*** Opening of Data supplied ***

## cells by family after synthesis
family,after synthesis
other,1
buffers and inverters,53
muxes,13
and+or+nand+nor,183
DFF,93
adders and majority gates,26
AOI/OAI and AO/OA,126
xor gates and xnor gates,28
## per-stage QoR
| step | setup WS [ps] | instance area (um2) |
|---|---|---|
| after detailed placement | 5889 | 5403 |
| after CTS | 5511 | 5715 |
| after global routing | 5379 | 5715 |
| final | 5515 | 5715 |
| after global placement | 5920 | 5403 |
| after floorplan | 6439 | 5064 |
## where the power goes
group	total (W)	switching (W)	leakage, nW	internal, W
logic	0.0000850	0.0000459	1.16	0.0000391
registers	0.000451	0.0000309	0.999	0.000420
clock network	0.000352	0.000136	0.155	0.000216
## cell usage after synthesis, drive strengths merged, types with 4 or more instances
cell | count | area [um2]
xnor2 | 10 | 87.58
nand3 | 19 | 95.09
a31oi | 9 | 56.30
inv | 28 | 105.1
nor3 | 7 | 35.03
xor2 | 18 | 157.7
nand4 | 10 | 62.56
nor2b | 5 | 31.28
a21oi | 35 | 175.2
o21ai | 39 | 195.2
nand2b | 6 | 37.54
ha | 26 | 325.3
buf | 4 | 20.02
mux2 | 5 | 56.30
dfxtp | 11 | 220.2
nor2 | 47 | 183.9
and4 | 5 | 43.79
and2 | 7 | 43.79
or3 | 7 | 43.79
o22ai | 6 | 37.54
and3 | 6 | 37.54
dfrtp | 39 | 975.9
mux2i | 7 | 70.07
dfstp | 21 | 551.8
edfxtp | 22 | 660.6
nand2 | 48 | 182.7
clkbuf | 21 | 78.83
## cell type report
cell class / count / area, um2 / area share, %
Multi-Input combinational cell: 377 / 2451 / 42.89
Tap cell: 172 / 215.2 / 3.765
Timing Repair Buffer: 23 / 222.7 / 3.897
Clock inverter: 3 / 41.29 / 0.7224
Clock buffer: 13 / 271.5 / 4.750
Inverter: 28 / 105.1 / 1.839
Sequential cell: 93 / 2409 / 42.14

*** Close of Data supplied ***
*** Opening of Data supplied ***

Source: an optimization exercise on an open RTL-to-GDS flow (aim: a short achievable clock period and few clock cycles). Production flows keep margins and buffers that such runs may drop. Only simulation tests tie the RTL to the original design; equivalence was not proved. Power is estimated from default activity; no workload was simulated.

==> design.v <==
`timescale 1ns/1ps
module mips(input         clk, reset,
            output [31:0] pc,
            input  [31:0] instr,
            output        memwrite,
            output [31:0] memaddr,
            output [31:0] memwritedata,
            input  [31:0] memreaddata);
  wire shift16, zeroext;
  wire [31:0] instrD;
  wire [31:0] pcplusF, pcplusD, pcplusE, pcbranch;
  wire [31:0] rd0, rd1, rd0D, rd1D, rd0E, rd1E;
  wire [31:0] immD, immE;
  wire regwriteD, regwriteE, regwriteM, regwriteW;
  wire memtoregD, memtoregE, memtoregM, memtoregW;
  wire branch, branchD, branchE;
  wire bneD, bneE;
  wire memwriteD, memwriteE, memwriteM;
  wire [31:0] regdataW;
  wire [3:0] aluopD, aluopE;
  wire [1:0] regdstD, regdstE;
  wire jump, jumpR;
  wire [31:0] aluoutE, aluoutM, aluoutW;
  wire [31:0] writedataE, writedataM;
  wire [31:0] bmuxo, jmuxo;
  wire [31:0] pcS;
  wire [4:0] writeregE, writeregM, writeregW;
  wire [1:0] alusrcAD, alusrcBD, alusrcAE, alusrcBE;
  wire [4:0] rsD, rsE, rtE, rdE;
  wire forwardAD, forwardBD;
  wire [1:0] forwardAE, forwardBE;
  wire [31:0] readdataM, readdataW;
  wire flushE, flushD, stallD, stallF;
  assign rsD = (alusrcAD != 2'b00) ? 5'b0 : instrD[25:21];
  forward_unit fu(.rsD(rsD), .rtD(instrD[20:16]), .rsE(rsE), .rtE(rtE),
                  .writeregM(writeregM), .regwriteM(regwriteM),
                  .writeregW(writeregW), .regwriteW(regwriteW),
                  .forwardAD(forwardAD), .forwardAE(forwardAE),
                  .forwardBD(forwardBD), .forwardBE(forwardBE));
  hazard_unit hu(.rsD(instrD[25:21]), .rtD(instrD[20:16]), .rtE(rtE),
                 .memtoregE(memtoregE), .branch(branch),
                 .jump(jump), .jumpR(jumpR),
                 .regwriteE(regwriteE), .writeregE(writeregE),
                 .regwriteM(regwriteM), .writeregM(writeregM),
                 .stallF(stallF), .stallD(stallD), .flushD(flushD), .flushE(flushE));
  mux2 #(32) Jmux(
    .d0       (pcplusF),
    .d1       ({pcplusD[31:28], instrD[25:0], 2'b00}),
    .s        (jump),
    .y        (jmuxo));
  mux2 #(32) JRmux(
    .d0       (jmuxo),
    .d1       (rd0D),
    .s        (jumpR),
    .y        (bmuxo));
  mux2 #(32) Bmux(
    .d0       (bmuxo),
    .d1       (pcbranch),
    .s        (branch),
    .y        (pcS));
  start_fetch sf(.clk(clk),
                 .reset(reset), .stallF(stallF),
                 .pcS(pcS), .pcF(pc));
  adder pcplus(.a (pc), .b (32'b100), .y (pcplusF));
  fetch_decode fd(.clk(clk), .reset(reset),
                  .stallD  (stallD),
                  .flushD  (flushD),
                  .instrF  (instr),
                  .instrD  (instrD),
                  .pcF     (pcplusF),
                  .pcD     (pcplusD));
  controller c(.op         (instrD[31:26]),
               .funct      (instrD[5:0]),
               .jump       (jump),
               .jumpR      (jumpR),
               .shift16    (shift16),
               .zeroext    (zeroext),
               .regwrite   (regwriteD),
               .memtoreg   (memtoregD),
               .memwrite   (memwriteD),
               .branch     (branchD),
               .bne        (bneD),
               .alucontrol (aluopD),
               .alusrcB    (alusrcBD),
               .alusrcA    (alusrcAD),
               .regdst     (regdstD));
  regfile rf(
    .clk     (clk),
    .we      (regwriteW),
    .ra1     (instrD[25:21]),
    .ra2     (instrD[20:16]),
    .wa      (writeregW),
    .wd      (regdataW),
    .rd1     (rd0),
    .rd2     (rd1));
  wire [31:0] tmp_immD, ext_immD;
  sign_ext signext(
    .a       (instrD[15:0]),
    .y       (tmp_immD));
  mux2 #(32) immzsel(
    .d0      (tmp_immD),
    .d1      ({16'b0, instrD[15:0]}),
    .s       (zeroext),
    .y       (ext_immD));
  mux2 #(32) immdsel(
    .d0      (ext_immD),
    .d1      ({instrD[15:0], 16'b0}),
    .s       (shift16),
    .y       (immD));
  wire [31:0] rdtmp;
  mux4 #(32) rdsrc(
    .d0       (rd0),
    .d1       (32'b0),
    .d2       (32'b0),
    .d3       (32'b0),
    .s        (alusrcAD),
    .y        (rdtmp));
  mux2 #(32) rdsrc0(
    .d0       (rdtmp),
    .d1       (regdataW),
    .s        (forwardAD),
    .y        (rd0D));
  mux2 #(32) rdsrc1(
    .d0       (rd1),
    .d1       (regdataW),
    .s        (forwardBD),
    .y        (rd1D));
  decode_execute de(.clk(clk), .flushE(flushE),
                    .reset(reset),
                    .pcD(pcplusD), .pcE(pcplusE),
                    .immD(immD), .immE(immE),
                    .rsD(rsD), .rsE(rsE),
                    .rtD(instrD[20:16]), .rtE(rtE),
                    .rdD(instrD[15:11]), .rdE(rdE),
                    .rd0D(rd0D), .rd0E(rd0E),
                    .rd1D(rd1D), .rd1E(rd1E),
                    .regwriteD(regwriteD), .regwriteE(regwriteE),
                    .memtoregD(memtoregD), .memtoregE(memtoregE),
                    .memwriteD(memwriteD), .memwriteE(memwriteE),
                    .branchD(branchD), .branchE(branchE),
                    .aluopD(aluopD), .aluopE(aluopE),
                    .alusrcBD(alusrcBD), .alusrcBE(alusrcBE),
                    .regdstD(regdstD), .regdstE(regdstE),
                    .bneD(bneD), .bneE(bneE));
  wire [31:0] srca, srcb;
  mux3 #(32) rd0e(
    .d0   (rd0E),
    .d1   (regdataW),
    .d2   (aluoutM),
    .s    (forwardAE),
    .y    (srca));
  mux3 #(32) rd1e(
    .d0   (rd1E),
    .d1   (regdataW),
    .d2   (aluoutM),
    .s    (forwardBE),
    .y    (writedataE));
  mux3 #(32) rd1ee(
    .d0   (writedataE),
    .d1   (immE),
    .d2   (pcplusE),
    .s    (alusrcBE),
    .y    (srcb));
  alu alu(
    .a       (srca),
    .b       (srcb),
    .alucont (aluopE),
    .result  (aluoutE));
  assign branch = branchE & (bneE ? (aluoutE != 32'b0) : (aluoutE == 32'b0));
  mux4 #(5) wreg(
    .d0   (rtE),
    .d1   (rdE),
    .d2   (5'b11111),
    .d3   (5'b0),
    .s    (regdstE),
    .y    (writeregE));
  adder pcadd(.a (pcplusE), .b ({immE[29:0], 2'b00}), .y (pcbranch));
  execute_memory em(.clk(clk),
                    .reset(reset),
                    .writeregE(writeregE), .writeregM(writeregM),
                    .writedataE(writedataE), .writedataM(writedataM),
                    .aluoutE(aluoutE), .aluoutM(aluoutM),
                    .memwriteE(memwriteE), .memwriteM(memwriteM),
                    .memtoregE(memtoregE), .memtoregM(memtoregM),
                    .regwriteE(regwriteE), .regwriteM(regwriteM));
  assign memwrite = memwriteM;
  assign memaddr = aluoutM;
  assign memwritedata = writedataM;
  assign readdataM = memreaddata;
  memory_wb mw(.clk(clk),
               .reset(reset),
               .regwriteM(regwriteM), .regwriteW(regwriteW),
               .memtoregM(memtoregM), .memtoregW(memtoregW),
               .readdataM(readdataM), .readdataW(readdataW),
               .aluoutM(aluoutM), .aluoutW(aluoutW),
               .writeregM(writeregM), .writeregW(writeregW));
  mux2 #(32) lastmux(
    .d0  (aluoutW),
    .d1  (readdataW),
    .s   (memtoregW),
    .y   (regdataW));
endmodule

*** Close of Data supplied ***
*** Opening of Data supplied ***

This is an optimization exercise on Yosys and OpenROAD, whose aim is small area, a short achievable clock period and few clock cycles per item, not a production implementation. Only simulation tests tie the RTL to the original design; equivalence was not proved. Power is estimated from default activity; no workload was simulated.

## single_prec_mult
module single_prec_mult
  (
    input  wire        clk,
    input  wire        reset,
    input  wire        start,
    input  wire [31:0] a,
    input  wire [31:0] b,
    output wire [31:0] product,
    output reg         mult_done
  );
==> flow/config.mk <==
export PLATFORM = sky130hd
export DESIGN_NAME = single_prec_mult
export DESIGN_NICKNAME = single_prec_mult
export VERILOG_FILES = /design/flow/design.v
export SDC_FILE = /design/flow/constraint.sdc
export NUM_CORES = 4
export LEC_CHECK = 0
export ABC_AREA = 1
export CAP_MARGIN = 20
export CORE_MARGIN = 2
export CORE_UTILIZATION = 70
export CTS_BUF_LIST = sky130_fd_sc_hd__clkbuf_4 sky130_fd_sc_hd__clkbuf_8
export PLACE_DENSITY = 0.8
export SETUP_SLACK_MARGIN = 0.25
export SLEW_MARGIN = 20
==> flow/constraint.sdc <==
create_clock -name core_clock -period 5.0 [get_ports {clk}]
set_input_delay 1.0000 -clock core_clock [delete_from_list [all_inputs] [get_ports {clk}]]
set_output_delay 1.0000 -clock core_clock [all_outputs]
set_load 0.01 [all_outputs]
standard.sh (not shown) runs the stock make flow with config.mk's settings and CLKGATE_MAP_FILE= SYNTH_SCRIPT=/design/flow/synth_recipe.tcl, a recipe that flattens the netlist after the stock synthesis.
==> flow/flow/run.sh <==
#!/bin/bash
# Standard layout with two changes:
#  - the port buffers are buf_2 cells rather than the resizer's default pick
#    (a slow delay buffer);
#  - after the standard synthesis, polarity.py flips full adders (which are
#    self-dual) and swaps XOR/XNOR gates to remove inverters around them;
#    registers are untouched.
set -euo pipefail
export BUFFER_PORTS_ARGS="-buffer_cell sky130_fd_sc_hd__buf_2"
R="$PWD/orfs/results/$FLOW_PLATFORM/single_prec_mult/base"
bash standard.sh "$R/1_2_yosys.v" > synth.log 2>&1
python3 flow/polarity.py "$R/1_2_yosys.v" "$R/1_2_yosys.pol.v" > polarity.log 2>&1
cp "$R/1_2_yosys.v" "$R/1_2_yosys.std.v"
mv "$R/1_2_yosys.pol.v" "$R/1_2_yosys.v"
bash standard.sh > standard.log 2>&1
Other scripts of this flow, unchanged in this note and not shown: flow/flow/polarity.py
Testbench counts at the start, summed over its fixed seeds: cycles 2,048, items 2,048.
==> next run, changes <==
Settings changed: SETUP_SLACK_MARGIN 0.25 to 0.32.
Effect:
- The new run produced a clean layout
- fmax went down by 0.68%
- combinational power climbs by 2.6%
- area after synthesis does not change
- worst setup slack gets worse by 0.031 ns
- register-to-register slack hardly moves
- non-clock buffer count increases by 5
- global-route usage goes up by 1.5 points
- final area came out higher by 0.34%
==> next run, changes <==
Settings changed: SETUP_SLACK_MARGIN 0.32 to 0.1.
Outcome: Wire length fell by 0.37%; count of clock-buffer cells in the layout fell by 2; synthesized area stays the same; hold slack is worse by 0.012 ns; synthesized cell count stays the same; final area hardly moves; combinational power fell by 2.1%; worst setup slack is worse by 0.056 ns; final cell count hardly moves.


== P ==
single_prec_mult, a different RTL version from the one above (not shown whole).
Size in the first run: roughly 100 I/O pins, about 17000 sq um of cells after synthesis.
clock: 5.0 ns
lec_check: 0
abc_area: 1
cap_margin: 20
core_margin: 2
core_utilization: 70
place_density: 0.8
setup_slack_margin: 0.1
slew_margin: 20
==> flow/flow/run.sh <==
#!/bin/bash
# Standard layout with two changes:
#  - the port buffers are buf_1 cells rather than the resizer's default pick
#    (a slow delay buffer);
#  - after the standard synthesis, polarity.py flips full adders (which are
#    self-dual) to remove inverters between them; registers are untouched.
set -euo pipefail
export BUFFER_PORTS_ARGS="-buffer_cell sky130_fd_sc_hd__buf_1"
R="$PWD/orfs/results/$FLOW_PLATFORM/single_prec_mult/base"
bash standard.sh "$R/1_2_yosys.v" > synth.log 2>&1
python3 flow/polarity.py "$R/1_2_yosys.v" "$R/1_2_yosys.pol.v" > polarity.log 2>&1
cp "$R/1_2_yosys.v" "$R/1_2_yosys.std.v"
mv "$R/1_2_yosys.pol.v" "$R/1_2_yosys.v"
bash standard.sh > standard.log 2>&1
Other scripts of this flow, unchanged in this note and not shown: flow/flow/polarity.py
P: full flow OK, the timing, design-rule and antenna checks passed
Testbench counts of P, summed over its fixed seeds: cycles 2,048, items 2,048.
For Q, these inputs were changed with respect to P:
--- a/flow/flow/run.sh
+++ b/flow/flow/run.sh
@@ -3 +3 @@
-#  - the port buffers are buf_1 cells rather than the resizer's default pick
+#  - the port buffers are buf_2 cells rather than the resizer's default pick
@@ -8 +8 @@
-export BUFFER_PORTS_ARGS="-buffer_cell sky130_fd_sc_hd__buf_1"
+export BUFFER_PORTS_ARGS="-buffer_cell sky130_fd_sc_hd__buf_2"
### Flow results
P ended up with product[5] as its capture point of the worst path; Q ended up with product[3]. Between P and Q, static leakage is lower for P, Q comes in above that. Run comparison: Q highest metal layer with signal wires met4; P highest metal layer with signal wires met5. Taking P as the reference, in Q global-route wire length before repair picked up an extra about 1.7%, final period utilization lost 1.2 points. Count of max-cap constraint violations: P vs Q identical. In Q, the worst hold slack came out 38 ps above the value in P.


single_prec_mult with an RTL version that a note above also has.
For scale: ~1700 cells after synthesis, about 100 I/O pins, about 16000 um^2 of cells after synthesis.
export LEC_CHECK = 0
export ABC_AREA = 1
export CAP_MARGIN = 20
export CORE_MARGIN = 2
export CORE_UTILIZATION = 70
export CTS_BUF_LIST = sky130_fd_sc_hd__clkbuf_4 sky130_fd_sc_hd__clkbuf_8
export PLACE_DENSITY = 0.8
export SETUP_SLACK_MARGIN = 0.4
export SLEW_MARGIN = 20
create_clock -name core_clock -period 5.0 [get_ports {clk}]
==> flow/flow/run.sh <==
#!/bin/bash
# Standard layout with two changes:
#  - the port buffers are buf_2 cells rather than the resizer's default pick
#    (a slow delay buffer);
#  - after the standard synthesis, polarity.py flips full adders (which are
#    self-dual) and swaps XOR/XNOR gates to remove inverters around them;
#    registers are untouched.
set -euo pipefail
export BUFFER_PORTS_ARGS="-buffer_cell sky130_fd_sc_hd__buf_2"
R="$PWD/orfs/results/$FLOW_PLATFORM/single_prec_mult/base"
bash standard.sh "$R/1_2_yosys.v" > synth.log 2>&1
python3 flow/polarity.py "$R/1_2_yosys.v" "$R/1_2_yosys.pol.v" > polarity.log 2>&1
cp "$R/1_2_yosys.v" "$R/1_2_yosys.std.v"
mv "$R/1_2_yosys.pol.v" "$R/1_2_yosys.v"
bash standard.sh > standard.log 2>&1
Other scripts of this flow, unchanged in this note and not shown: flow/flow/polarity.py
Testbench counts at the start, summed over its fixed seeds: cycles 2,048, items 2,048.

*** Close of Data supplied ***

▶ Activity: From the records above, transcribe exactly the run of lines that opens with the line holding "## cell type report" and closes with the line holding "Clock inverter: 3 / 41.29 / 0.7224", both included.

▶ Result below:
## cell type report
cell class / count / area, um2 / area share, %
Multi-Input combinational cell: 377 / 2451 / 42.89
Tap cell: 172 / 215.2 / 3.765
Timing Repair Buffer: 23 / 222.7 / 3.897
Clock inverter: 3 / 41.29 / 0.7224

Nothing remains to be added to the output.